:: PROBLEM TO WORK ON ::
Take the entries below and print, exactly, the stretch from the line containing "wire [WIDTH-1:0] shr_sout ;" through the line containing "(time_idx=0;time_idx<DEPTH;time_idx=time_idx+1) begin: time_gen", both included.

Saved entries:
•••

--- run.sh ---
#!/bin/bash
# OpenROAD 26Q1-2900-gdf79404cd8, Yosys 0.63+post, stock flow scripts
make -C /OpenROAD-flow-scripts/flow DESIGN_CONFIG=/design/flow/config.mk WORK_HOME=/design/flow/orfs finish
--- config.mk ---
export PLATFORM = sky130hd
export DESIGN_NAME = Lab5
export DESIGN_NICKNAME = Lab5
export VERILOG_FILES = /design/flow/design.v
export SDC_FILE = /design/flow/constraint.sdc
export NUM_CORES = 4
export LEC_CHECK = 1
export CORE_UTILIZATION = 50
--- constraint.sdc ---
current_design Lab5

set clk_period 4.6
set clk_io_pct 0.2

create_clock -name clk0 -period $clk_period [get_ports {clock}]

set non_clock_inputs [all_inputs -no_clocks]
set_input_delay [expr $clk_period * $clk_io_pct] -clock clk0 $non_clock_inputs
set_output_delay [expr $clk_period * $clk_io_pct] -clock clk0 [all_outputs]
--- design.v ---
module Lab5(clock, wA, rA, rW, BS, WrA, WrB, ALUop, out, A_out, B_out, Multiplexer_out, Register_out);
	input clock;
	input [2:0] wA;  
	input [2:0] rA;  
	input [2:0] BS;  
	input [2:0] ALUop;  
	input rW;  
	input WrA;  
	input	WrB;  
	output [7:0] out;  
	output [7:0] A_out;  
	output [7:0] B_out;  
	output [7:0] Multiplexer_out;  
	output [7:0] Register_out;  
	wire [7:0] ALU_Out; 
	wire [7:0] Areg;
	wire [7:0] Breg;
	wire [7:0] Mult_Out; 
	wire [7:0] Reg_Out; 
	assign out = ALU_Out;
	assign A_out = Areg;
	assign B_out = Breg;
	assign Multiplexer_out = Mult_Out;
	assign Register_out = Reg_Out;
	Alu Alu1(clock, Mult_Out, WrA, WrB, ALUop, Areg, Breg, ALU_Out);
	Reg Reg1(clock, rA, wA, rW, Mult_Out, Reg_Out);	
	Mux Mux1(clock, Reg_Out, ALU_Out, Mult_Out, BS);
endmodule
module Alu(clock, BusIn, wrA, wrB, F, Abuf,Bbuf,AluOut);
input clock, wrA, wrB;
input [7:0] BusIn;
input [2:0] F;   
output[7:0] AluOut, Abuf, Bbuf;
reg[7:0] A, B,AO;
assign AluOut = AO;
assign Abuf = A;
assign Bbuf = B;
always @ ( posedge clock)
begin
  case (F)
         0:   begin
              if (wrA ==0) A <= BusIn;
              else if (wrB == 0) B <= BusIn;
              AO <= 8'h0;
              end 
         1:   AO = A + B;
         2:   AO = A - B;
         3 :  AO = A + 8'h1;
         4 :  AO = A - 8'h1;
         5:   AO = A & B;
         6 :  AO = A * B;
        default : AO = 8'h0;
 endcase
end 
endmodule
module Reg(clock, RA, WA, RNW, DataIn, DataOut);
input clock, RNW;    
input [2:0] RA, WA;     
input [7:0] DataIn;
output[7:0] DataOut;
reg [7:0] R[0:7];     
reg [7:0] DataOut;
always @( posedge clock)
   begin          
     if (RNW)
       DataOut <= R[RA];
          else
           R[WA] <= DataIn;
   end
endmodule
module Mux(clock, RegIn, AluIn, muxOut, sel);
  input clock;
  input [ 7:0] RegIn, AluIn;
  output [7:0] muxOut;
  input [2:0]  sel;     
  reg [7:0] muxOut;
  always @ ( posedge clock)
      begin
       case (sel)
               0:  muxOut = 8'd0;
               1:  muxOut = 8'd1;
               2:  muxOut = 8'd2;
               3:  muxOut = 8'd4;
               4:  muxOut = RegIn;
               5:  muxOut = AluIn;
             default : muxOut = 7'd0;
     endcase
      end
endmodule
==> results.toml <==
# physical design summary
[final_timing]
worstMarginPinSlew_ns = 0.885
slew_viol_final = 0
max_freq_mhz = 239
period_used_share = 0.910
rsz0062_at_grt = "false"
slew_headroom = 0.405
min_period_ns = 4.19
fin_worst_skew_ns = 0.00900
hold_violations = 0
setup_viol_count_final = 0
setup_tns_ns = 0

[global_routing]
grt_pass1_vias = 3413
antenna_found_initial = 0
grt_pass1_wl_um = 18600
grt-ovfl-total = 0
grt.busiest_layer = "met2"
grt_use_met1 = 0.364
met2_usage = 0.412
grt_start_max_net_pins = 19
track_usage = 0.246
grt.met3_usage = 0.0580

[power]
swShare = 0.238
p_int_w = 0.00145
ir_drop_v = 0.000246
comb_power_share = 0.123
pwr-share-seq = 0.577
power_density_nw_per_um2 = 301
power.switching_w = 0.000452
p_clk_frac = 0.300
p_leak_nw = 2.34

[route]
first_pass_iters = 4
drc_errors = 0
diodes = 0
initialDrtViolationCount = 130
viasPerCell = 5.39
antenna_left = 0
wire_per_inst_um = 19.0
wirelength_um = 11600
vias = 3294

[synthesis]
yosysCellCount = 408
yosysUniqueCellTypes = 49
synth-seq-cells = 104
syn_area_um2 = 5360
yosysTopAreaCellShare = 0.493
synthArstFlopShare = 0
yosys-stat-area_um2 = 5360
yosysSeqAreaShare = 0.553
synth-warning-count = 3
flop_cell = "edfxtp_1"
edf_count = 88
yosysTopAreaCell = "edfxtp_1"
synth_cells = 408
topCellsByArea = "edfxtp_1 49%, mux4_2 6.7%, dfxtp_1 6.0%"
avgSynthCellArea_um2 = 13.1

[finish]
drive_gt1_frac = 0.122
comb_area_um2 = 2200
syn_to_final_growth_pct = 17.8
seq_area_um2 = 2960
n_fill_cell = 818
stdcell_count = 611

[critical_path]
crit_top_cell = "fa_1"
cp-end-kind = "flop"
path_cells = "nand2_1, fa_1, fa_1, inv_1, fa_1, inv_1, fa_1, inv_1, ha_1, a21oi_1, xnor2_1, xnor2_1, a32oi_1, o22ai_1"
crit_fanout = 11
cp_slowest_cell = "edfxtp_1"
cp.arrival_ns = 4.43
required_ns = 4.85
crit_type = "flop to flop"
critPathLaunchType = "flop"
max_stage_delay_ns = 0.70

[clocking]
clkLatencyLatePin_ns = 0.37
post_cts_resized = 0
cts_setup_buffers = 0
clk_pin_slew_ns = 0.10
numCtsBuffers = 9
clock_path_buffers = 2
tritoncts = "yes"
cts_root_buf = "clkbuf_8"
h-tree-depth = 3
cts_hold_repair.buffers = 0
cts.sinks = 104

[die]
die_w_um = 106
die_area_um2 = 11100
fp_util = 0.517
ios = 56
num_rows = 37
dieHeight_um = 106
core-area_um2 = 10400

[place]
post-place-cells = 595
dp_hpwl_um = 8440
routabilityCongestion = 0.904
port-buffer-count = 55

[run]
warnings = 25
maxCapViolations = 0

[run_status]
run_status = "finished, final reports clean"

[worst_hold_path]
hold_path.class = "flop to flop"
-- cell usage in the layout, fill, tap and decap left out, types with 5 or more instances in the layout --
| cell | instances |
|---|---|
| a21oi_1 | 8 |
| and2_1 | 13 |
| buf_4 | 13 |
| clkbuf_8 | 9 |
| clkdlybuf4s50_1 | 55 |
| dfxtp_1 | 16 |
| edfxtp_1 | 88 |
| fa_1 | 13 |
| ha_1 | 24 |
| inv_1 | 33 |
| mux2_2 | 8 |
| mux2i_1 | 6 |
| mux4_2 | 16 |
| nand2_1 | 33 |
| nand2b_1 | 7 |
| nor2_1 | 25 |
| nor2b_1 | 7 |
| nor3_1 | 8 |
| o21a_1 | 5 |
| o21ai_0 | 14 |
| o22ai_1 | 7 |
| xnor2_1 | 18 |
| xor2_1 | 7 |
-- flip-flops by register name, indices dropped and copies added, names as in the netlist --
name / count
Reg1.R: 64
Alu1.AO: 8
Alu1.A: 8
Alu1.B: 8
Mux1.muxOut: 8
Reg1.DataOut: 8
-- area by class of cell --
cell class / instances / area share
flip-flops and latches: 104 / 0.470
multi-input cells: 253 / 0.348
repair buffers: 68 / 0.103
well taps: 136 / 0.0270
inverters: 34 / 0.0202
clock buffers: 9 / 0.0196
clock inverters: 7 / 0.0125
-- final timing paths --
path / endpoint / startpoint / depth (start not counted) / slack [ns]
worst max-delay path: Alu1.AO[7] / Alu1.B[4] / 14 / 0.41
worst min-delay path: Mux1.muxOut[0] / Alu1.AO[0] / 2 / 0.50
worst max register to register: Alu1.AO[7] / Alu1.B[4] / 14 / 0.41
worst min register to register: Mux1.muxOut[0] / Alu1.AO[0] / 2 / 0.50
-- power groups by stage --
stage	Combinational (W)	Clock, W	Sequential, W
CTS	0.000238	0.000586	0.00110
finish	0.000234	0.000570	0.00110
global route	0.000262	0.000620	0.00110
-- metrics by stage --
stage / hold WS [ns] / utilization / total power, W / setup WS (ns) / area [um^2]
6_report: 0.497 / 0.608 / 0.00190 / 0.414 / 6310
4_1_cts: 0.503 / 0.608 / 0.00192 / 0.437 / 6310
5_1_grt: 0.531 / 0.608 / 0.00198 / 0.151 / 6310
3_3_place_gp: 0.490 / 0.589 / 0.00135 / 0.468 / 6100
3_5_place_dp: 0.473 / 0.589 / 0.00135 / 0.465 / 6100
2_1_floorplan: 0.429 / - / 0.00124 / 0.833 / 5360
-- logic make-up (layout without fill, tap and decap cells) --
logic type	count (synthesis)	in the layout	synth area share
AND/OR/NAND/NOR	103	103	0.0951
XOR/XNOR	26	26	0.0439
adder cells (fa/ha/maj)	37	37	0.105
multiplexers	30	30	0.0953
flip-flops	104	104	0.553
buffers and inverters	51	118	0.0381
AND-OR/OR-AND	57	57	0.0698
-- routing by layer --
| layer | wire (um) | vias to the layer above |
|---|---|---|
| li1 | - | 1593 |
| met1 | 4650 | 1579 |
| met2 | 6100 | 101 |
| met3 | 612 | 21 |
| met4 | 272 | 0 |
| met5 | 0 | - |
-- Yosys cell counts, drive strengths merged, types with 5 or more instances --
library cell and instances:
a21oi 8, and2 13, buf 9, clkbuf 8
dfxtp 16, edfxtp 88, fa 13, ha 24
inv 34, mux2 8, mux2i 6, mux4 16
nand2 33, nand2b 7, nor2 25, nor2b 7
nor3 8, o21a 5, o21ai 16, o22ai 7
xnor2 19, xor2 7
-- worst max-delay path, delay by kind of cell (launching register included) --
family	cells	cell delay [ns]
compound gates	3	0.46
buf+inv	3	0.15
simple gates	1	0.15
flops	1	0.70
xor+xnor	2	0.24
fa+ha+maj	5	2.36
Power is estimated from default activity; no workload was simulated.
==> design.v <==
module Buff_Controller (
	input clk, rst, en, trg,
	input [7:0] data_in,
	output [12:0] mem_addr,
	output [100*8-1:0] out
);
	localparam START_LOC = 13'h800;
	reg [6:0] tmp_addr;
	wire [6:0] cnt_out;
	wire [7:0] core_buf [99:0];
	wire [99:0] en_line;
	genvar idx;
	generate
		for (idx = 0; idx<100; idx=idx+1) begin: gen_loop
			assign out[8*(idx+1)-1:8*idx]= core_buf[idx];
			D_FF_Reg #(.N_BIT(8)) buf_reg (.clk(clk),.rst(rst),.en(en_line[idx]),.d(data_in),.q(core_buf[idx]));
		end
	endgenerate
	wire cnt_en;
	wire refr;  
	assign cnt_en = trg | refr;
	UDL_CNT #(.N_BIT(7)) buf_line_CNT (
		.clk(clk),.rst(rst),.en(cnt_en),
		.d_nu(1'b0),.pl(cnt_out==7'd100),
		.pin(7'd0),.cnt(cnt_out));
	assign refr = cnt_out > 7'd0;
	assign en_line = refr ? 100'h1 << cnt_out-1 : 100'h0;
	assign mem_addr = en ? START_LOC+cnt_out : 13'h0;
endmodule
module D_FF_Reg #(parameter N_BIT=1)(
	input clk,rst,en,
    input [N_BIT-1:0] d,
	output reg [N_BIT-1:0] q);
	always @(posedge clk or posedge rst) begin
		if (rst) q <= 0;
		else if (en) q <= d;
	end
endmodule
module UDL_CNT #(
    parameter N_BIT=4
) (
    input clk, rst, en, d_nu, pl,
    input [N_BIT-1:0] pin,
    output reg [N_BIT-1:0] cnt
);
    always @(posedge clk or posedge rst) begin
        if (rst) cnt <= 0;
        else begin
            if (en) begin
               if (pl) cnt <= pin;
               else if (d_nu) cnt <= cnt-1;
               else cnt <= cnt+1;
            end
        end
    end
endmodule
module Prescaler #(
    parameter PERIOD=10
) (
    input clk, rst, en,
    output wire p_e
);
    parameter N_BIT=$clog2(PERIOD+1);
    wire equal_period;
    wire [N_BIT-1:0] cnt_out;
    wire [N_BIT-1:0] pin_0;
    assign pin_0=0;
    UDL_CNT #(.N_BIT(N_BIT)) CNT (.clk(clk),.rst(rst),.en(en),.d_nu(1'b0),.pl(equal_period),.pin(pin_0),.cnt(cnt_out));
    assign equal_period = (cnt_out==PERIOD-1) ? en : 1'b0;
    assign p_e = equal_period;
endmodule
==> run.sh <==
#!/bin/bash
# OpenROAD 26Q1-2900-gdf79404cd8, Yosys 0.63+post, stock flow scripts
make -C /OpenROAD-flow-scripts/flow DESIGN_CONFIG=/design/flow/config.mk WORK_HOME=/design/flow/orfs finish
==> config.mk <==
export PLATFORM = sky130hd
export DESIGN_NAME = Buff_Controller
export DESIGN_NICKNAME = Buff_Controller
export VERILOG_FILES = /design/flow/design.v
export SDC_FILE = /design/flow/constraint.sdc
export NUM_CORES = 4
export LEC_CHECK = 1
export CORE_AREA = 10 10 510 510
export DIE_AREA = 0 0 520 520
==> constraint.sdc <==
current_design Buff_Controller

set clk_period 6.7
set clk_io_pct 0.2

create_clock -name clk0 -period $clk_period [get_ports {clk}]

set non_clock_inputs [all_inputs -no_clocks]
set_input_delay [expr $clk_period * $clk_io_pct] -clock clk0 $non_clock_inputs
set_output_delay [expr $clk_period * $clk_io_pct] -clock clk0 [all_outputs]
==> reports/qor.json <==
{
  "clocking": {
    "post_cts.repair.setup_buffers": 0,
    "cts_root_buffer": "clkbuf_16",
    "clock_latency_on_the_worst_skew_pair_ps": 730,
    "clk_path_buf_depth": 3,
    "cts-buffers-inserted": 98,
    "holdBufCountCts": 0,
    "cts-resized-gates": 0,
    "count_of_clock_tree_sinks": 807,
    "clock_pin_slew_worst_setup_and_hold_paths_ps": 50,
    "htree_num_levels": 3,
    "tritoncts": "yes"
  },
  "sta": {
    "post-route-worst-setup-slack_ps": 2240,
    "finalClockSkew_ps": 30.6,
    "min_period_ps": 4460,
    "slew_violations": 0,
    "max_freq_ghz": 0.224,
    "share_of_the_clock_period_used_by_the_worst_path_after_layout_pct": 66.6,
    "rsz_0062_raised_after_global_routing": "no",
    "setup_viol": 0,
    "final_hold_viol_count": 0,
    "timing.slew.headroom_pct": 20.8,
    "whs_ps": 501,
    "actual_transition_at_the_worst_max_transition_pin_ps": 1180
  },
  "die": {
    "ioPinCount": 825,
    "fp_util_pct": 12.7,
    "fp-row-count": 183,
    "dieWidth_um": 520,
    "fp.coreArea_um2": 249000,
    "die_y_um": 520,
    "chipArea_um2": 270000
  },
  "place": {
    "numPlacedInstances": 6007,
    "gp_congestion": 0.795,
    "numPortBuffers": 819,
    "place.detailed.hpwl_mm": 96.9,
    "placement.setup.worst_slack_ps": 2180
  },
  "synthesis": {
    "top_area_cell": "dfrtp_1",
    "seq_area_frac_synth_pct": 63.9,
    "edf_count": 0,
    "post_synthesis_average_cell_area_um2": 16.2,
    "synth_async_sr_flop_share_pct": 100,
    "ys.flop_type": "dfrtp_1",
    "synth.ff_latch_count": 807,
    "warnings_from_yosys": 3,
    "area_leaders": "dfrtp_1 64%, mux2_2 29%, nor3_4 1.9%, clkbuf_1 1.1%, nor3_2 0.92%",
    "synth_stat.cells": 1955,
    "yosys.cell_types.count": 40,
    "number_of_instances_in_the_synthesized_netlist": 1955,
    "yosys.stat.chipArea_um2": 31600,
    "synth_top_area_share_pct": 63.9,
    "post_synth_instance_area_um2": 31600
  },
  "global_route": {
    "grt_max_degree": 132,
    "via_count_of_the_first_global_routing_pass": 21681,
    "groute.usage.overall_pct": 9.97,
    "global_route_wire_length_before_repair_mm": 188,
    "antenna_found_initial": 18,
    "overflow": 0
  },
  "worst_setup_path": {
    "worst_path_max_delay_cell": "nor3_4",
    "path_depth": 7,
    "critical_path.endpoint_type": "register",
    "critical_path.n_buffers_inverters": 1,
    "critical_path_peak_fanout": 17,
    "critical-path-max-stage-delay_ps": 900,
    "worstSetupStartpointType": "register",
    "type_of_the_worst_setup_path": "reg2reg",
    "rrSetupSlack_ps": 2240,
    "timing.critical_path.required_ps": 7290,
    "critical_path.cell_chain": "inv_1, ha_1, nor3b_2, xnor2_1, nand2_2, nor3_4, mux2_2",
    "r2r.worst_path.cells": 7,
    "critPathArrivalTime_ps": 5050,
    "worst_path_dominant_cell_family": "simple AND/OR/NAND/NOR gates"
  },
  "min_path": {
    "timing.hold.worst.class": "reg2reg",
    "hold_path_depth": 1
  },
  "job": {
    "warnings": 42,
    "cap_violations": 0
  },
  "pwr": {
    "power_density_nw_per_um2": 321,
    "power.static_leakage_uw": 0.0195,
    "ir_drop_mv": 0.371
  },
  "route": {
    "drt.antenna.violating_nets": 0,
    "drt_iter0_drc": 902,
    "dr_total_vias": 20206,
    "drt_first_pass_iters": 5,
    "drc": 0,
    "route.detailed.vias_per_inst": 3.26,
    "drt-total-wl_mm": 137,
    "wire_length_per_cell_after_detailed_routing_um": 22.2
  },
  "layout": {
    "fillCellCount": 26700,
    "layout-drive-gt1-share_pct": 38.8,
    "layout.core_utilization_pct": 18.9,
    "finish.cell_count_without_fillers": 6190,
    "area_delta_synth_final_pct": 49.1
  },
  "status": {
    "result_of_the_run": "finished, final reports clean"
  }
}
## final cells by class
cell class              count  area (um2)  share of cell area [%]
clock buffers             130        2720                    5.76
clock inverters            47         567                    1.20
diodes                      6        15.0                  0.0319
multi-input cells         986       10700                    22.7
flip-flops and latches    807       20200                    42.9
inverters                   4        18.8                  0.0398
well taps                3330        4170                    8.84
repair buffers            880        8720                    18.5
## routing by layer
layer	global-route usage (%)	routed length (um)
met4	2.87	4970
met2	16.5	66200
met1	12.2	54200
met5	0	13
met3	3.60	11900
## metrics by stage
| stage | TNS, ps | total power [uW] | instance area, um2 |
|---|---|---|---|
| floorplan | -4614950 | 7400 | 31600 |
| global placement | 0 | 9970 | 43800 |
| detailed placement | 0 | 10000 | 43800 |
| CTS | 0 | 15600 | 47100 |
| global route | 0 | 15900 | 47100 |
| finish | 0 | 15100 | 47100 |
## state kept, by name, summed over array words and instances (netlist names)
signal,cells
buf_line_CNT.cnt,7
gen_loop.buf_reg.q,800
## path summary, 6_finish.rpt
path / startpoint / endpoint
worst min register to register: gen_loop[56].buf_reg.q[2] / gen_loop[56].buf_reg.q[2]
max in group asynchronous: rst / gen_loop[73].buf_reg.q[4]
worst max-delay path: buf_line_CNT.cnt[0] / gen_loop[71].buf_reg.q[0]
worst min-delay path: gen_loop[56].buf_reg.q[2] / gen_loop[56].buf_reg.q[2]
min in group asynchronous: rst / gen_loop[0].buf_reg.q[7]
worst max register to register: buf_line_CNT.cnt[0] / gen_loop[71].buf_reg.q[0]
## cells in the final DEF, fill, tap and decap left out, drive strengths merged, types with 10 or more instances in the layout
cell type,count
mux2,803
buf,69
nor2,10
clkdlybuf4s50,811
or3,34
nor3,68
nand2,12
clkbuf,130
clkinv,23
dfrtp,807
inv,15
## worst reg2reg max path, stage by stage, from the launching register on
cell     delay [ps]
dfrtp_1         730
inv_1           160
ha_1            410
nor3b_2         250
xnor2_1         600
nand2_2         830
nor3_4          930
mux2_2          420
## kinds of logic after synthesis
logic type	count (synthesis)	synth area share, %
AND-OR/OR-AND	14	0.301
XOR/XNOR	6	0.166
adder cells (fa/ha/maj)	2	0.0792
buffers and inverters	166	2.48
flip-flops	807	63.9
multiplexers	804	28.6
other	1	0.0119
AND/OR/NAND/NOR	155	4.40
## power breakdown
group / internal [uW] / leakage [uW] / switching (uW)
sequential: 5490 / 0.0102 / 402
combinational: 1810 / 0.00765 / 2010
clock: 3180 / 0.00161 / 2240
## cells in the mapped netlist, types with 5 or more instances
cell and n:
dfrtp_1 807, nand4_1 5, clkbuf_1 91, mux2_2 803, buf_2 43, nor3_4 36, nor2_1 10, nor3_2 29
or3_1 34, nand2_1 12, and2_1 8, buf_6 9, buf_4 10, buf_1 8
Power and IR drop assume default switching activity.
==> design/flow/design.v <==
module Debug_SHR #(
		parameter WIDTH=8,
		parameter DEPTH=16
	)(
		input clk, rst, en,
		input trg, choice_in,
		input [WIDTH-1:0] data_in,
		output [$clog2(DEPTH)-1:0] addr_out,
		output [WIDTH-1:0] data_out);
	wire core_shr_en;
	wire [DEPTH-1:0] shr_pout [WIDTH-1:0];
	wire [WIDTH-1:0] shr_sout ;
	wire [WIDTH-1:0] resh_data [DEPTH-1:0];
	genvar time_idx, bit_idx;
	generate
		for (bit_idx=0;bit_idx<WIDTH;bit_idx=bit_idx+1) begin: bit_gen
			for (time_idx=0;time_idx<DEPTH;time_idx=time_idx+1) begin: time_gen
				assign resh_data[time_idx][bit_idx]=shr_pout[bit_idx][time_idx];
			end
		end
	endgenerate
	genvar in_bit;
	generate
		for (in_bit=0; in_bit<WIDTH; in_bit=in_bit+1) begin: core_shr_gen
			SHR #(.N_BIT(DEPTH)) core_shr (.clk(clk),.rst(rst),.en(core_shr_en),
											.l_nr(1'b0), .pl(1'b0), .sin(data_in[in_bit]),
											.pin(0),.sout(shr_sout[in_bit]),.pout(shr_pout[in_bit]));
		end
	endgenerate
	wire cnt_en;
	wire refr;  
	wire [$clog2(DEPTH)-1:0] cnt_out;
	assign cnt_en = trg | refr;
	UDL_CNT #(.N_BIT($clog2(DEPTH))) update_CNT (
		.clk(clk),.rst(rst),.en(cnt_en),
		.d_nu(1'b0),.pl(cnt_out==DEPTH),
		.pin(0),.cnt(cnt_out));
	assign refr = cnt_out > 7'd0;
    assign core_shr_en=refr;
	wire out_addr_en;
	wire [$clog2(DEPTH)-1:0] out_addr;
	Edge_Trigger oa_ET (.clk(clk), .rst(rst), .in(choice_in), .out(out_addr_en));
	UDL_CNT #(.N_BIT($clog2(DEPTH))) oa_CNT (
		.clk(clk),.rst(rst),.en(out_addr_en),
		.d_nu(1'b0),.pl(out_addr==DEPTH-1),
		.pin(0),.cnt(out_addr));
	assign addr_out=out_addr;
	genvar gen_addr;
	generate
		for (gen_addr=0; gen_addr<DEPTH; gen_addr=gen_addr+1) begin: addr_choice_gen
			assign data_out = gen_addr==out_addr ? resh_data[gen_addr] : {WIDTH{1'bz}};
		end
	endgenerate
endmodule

•••

:: ANSWER BOX ::
	wire [WIDTH-1:0] shr_sout ;
	wire [WIDTH-1:0] resh_data [DEPTH-1:0];
	genvar time_idx, bit_idx;
	generate
		for (bit_idx=0;bit_idx<WIDTH;bit_idx=bit_idx+1) begin: bit_gen
			for (time_idx=0;time_idx<DEPTH;time_idx=time_idx+1) begin: time_gen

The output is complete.